* EXERCISE
Give again the entries below exactly, beginning at the first line and ending at the line with "set_input_delay 0.349 -clock".

[Collected data entries]

■ ■ ■ ■ ■ ■ ■

===== config.mk =====
export PLATFORM = sky130hd
export DESIGN_NAME = pll_rst_seq
export DESIGN_NICKNAME = d
export VERILOG_FILES = /design/src/rtl/pll_rst_seq.sv
export SDC_FILE = /design/constraint.sdc
export NUM_CORES = 1
export LEC_CHECK = 0
export BUFFER_PORTS_ARGS = -buffer_cell sky130_fd_sc_hd__buf_2
export CORE_UTILIZATION = 35
export CTS_BUF_LIST = sky130_fd_sc_hd__clkbuf_8 sky130_fd_sc_hd__clkbuf_16
export DETAILED_ROUTE_END_ITERATION = 8
export SKIP_CTS_REPAIR_TIMING = 1
export SLEW_MARGIN = 20
export SYNTH_ARGS = -nofsm -noshare
export SYNTH_HDL_FRONTEND = slang
export SYNTH_SLANG_ARGS = --single-unit

===== constraint.sdc =====
create_clock -name clk_100m -period 3.49 [get_ports clk_100m]
set_input_delay 0.349 -clock clk_100m [delete_from_list [all_inputs] [get_ports clk_100m]]
set_output_delay 0.349 -clock clk_100m [all_outputs]
set_load 0.02 [all_outputs]

===== src/rtl/pll_rst_seq.sv =====
// pll_rst_seq: power-up and relock sequencer for the 100 MHz PLL.
// Debounces lock, stages domain reset release, retries, latches fault.
module pll_rst_seq #(
    parameter int RST_CYCLES    = 16,
    parameter int LOCK_TIMEOUT  = 100000,
    parameter int STABLE_CYCLES = 1024,
    parameter int NUM_DOMAINS   = 3,
    parameter int STAGE_GAP     = 64,
    parameter int MAX_RETRY     = 4,
    parameter int CNT_W         = 8
) (
    input  logic                   clk_100m,
    input  logic                   rst,
    input  logic                   pll_locked,
    output logic                   pll_reset,
    output logic [NUM_DOMAINS-1:0] dom_rst_n,
    output logic                   sys_ready,
    output logic                   fault,
    output logic [CNT_W-1:0]       lock_loss_cnt
);

    localparam int MAX_A = (RST_CYCLES > STAGE_GAP) ? RST_CYCLES : STAGE_GAP;
    localparam int MAX_B = (LOCK_TIMEOUT > STABLE_CYCLES) ?
                           LOCK_TIMEOUT : STABLE_CYCLES;
    localparam int MAX_C = (MAX_A > MAX_B) ? MAX_A : MAX_B;
    localparam int TW    = $clog2(MAX_C) + 1;
    localparam int RW    = $clog2(MAX_RETRY + 1);

    localparam logic [NUM_DOMAINS-1:0] DOM_LSB = NUM_DOMAINS'(1);

    typedef enum logic [2:0] {
        S_PLL_RST,
        S_WAIT_LOCK,
        S_STABLE,
        S_RELEASE,
        S_RUN,
        S_FAULT
    } state_t;

    state_t                 state_q, state_d;
    logic [TW-1:0]          tmr_q, tmr_d;
    logic [RW-1:0]          retry_q, retry_d;
    logic [RW-1:0]          retry_inc;
    logic [2:0]             sync_q, sync_d;
    logic                   pll_reset_q, pll_reset_d;
    logic [NUM_DOMAINS-1:0] dom_q, dom_d;
    logic                   ready_q, ready_d;
    logic                   fault_q, fault_d;
    logic [CNT_W-1:0]       loss_q, loss_d;
    logic                   lk;

    assign lk = sync_q[2];

    always_comb begin
        state_d     = state_q;
        tmr_d       = tmr_q;
        retry_d     = retry_q;
        pll_reset_d = pll_reset_q;
        dom_d       = dom_q;
        ready_d     = ready_q;
        fault_d     = fault_q;
        loss_d      = loss_q;
        sync_d      = {sync_q[1:0], pll_locked};
        retry_inc   = retry_q + RW'(1);

        unique case (state_q)
            S_PLL_RST: begin
                if (tmr_q == TW'(RST_CYCLES - 1)) begin
                    state_d     = S_WAIT_LOCK;
                    tmr_d       = '0;
                    pll_reset_d = 1'b0;
                end else begin
                    tmr_d = tmr_q + TW'(1);
                end
            end
            S_WAIT_LOCK: begin
                if (lk) begin
                    state_d = S_STABLE;
                    tmr_d   = '0;
                end else if (tmr_q == TW'(LOCK_TIMEOUT - 1)) begin
                    retry_d     = retry_inc;
                    tmr_d       = '0;
                    pll_reset_d = 1'b1;
                    if (retry_inc == RW'(MAX_RETRY)) begin
                        state_d = S_FAULT;
                        fault_d = 1'b1;
                    end else begin
                        state_d = S_PLL_RST;
                    end
                end else begin
                    tmr_d = tmr_q + TW'(1);
                end
            end
            S_STABLE: begin
                if (!lk) begin
                    tmr_d = '0;
                end else if (tmr_q == TW'(STABLE_CYCLES - 1)) begin
                    state_d = S_RELEASE;
                    tmr_d   = '0;
                    retry_d = '0;
                    dom_d   = DOM_LSB;
                end else begin
                    tmr_d = tmr_q + TW'(1);
                end
            end
            S_RELEASE: begin
                if (!lk) begin
                    state_d     = S_PLL_RST;
                    tmr_d       = '0;
                    pll_reset_d = 1'b1;
                    dom_d       = '0;
                end else if (dom_q[NUM_DOMAINS-1]) begin
                    state_d = S_RUN;
                    tmr_d   = '0;
                    ready_d = 1'b1;
                end else if (tmr_q == TW'(STAGE_GAP - 1)) begin
                    // shifting in ones keeps the release order monotonic
                    dom_d = (dom_q << 1) | DOM_LSB;
                    tmr_d = '0;
                end else begin
                    tmr_d = tmr_q + TW'(1);
                end
            end
            S_RUN: begin
                if (!lk) begin
                    state_d     = S_PLL_RST;
                    tmr_d       = '0;
                    retry_d     = '0;
                    pll_reset_d = 1'b1;
                    dom_d       = '0;
                    ready_d     = 1'b0;
                    if (loss_q != '1) begin
                        loss_d = loss_q + CNT_W'(1);
                    end
                end
            end
            S_FAULT: begin
                pll_reset_d = 1'b1;
                dom_d       = '0;
                ready_d     = 1'b0;
                fault_d     = 1'b1;
            end
            default: begin
                state_d     = S_PLL_RST;
                tmr_d       = '0;
                pll_reset_d = 1'b1;
                dom_d       = '0;
                ready_d     = 1'b0;
            end
        endcase
    end

    always_ff @(posedge clk_100m) begin
        if (rst) begin
            state_q     <= S_PLL_RST;
            tmr_q       <= '0;
            retry_q     <= '0;
            sync_q      <= '0;
            pll_reset_q <= 1'b1;
            dom_q       <= '0;
            ready_q     <= 1'b0;
            fault_q     <= 1'b0;
            loss_q      <= '0;
        end else begin
            state_q     <= state_d;
            tmr_q       <= tmr_d;
            retry_q     <= retry_d;
            sync_q      <= sync_d;
            pll_reset_q <= pll_reset_d;
            dom_q       <= dom_d;
            ready_q     <= ready_d;
            fault_q     <= fault_d;
            loss_q      <= loss_d;
        end
    end

    assign pll_reset     = pll_reset_q;
    assign dom_rst_n     = dom_q;
    assign sys_ready     = ready_q;
    assign fault         = fault_q;
    assign lock_loss_cnt = loss_q;

endmodule


# Word level (Yosys, flattened, before mapping)
# Index checks and enable logic that the tools add are counted.
# op_classes
n_div	0
muxes	44
shifts	0
n_reduce_logical	15
bitwise	5
addsub	3
n_eq_ne	25
n_lt_le_gt_ge	0
mul	0
# ops
operator	n
18-bit 2-to-1 mux	9
18-bit one-hot mux with 6 select lines	1
3-bit 2-to-1 mux	18
2-bit != test, second input constant	10
18-bit by 1-bit adder with 18-bit output, second input constant	1
18-bit by 10-bit == test with 1-bit output, second input constant	1
18-bit by 17-bit == test with 1-bit output, second input constant	1
18-bit by 4-bit == test with 1-bit output, second input constant	1
18-bit by 6-bit == test with 1-bit output, second input constant	1
3-bit one-hot mux with 6 select lines	1
3-bit != test, second input constant	4
3-bit one-hot mux with 4 select lines	1
4-bit AND reduction	3
6-bit AND reduction	2
1-bit 2-to-1 mux	10
3-bit == test, second input constant	3
3-bit one-hot mux with 3 select lines	1
8-bit by 1-bit adder with 8-bit output, second input constant	1
8-bit != test, second input constant	1
7-bit AND reduction	1
3-bit by 2-bit == test with 1-bit output, second input constant	2
1-bit inverter	5
5-bit AND reduction	1
1-bit one-hot mux with 4 select lines	1
other kinds (11)	12
# word_totals
output_inout_bits	14
reg_bits	41
latchBits	0
elab_cells	102
ramBits	0
memories	0
romBits	0

# Depth between registers and ports, before layout
# depth
word_depth	6
mapped_depth	8
mapped_depth_nobuf	7

# Least setup slack after synthesis
# OpenSTA, ideal clock, no wires.
# synth_timing
kind	flip-flop to flip-flop
from	register tmr_q[0]
to	register tmr_q[4]
path_buffers	1
arrival_ns	1.895
path_stages_with_launch	8
setup_slack_ns	1.478
path_cell_list	dfxtp_1 -> ha_1 -> nand4_1 -> nor3_1 -> a211o_1 -> a41oi_2 -> buf_2 -> a22o_1
# synth_between
elab_chain_len	5
elab_cells_between_ends	14
cone_classes	add/sub (1); eq/ne (4); mux (9)
# synth_lines
element	line	text
start, declared	41	logic [TW-1:0] tmr_q, tmr_d;
start signal, assigned	166	tmr_q <= tmr_d;
18-bit by 1-bit adder with 18-bit output / 18-bit by 6-bit == test with 1-bit output (equally long branches)	--	
18-bit 2-to-1 mux	116	end else if (tmr_q == TW'(STAGE_GAP - 1)) begin
18-bit 2-to-1 mux	112	end else if (dom_q[NUM_DOMAINS-1]) begin
18-bit 2-to-1 mux	107	if (!lk) begin
18-bit one-hot mux with 6 select lines *	66	unique case (state_q)
# Mark *: on every way between the ends. The rest lies on a longest branch, timed or not.
# A chain may end at the register's enable or synchronous reset.

# Final worst setup path
# layout_timing
from	register tmr_q[0]
to	register tmr_q[12]
# The elaborated chain is that of the path after synthesis.

==> impl_metrics.py <==
metrics = {
    "global_routing": {
        "grt_remaining_overflow": 0,
        "grt_start_max_net_pins": 31,
        "antenna_found_initial": 0,
        "grt_usage": 0.157,
        "grt_pass1_wl_mm": 8.16,
        "grt_pass1_vias": 1699,
    },
    "logic_synthesis": {
        "syn_area_um2": 2240,
        "ys.flop_type": "dfxtp_1",
        "yosysTopAreaCell": "dfxtp_1",
        "synthesis.nets": 280,
        "ys_top_cells_by_area": "dfxtp_1 (37%), nor2_1 (6.2%), nand3_1 (4.9%)",
        "synth_seq_area_share": 0.367,
        "synth_top_area_frac": 0.367,
        "ys_warn_count": 0,
        "ys_ff_latch": 41,
        "synth-async-reset-ratio": 0,
        "post_synth.cell_area_avg_um2": 8.19,
        "synth.distinct_cells": 50,
        "synth-edff-count": 0,
        "syn_inst": 273,
    },
    "route": {
        "final_antenna_net_count": 0,
        "drcViolationCount": 0,
        "drt_iter0_drc": 156,
        "routed_wl_mm": 4.89,
        "via_per_inst": 5.37,
        "dr_total_vias": 1923,
        "first_pass_iters": 4,
        "wl_per_cell_um": 13.7,
    },
    "pwr": {
        "internal_power_w": 0.000750,
        "p_clk_frac": 0.404,
        "pwr-share-seq": 0.496,
        "switchingPower_w": 0.000252,
        "power_frac_comb": 0.101,
        "power_density_nw_per_um2": 407,
        "swShare": 0.251,
        "vdd_drop_max_uv": 244,
        "p_leak_nw": 0.870,
    },
    "worst_hold_path": {
        "min_path_cells": 2,
        "hp-class": "input pin to register",
        "hold_end": "sync_q[0]",
        "min_from": "pll_locked",
    },
    "clock_tree": {
        "clk_path_buf_depth": 2,
        "cts_tree": "yes",
        "ctsRootBufferMaster": "clkbuf_8",
        "h-tree-depth": 2,
        "cts.sinks": 41,
        "cts.clk_slew.worst_paths_ps": 80,
        "insertion_delay_ps": 290,
        "cts_made_buffers": 5,
    },
    "layout": {
        "diodes": 0,
        "area_growth_pct": 9.96,
        "most-common-layout-cells": "dfxtp_1 (41), nor2_1 (37), nand2_1 (28)",
        "drive_gt1_frac": 0.120,
        "nets": 289,
        "layout_commonest_cell": "dfxtp_1",
    },
    "setup_path": {
        "reg2reg_depth": 7,
        "worstSetupEndpointType": "register",
        "cp-start-kind": "register",
        "worst_ep_required_time_ps": 3680,
        "critPathKind": "register to register",
        "reg2reg_from": "tmr_q[0]",
        "path_cells": "ha_1, nand4_1, nor3_1, a211o_1, a41oi_2, a21o_1, a22o_1",
        "critPathSlowestCell": "nor3_1",
        "worstReg2RegEnd": "tmr_q[12]",
        "critPathMaxFanout": 15,
        "startpoint": "tmr_q[0]",
        "slowest_delay_ps": 600,
        "rrSetupSlack_ps": 830,
        "cp.arrival_ps": 2850,
    },
    "floorplan": {
        "num_rows": 28,
        "start_util": 0.371,
        "die_w_um": 82.0,
        "core-area_um2": 6030,
        "dieArea_um2": 6720,
        "fp.dieH_um": 82.0,
        "io_pins": 17,
    },
    "sta": {
        "relSlewSlack": 0.511,
        "period_share": 0.763,
        "period_needed_ps": 2660,
        "clock_skew_ps": 6.31,
        "finalSetupViolations": 0,
        "tightest_slew_ps": 733,
        "fin_setup_tns_ps": 0,
        "rsz0062_at_grt": "no",
        "fmax_ghz": 0.376,
        "slew_viol_final": 0,
        "hold_viol": 0,
        "fin_ws_ps": 829,
    },
    "placed_design": {
        "dpl.hpwl_mm": 3.36,
        "gp_congestion": 0.810,
        "port_buffers": 16,
        "preCtsSetupSlack_ps": 822,
    },
    "flow_run": {
        "drv_cap": 0,
    },
    "outcome": {
        "status": "finished, final reports clean",
    },
}
[area by class of cell]
type / count / area [um^2]
clock buffers: 6 / 82.6
flip-flops and latches: 41 / 821
clock inverters: 2 / 37.5
repair buffers: 17 / 87.6
multi-input cells: 209 / 1310
fillers: 628 / 3570
inverters: 8 / 30.0
well taps: 75 / 93.8
[Yosys cell counts (5+ instances only)]
| library cell | instances |
|---|---|
| buf_2 | 5 |
| xnor2_1 | 6 |
| inv_1 | 8 |
| nor2_1 | 37 |
| nand3_1 | 22 |
| o21ai_0 | 11 |
| or3_1 | 5 |
| a21oi_1 | 11 |
| dfxtp_1 | 41 |
| xor2_1 | 6 |
| clkbuf_1 | 7 |
| nand2_1 | 28 |
| nand4_1 | 6 |
| mux2i_1 | 6 |
[layer usage]
| layer | up-vias | part of all wire | global-route usage | wire length (um) |
|---|---|---|---|---|
| met3 | 4 | 0.034 | 0.0300 | 168 |
| met2 | 44 | 0.43 | 0.235 | 2110 |
| met5 | - | 0 | 0 | 0 |
| met4 | 0 | 0.012 | 0.0421 | 57 |
| li1 | 999 | - | - | - |
| met1 | 876 | 0.52 | 0.228 | 2560 |
[state kept, by name, summed over array words and instances (netlist names)]
| register | cells |
|---|---|
| dom_rst_n | 3 |
| lock_loss_cnt | 8 |
| tmr_q | 18 |
| pll_reset | 1 |
| retry_q | 3 |
| state_q | 3 |
| sys_ready | 1 |
| fault | 1 |
| sync_q | 3 |
[cell families (layout without fill, tap and decap cells)]
family / count (synthesis) / in the layout / synth area share
flops: 41 / 41 / 0.367
fa+ha+maj: 4 / 4 / 0.0224
simple gates: 130 / 130 / 0.301
mux: 6 / 6 / 0.0268
buf+inv: 23 / 33 / 0.0487
xor+xnor: 12 / 12 / 0.0470
compound gates: 57 / 57 / 0.187
[power groups by stage]
stage               Sequential [W]  Combinational (W)  Clock (W)
finish                    0.000497           0.000101   0.000405
global route              0.000500           0.000112   0.000433
CTS                       0.000496           0.000101   0.000415
detailed placement        0.000508           0.000100          0
global placement          0.000508           0.000101          0
floorplan                 0.000501          0.0000845          0
[how the worst max path moves through the flow]
stage / depth (start not counted) / slack, ps / end
global placement: 7 / 850 / tmr_q[4]
floorplan: 7 / 1480 / tmr_q[4]
finish: 7 / 830 / tmr_q[12]
CTS: 7 / 790 / tmr_q[4]
detailed placement: 7 / 820 / tmr_q[4]
global route: 7 / 560 / tmr_q[8]
[worst max-delay path: cells and delay by family (launching register included)]
| family | cells | cell delay (ps) |
|---|---|---|
| AOI/OAI and AO/OA | 4 | 1140 |
| and+or+nand+nor | 2 | 750 |
| DFF | 1 | 410 |
| adders and majority gates | 1 | 260 |
[stage by stage]
stage	cell area, um^2	power (W)	hold WS, ps	utilization	cells
global placement	2340	0.000608	417	0.388	350
floorplan	2240	0.000585	414	-	273
global route	2460	0.00105	286	0.408	358
finish	2460	0.00100	271	0.408	358
CTS	2460	0.00101	263	0.408	358
detailed placement	2340	0.000608	426	0.388	350
Power figures use the tool's default switching activity.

■ ■ ■ ■ ■ ■ ■

* WRITTEN RESPONSE
===== config.mk =====
export PLATFORM = sky130hd
export DESIGN_NAME = pll_rst_seq
export DESIGN_NICKNAME = d
export VERILOG_FILES = /design/src/rtl/pll_rst_seq.sv
export SDC_FILE = /design/constraint.sdc
export NUM_CORES = 1
export LEC_CHECK = 0
export BUFFER_PORTS_ARGS = -buffer_cell sky130_fd_sc_hd__buf_2
export CORE_UTILIZATION = 35
export CTS_BUF_LIST = sky130_fd_sc_hd__clkbuf_8 sky130_fd_sc_hd__clkbuf_16
export DETAILED_ROUTE_END_ITERATION = 8
export SKIP_CTS_REPAIR_TIMING = 1
export SLEW_MARGIN = 20
export SYNTH_ARGS = -nofsm -noshare
export SYNTH_HDL_FRONTEND = slang
export SYNTH_SLANG_ARGS = --single-unit

===== constraint.sdc =====
create_clock -name clk_100m -period 3.49 [get_ports clk_100m]
set_input_delay 0.349 -clock clk_100m [delete_from_list [all_inputs] [get_ports clk_100m]]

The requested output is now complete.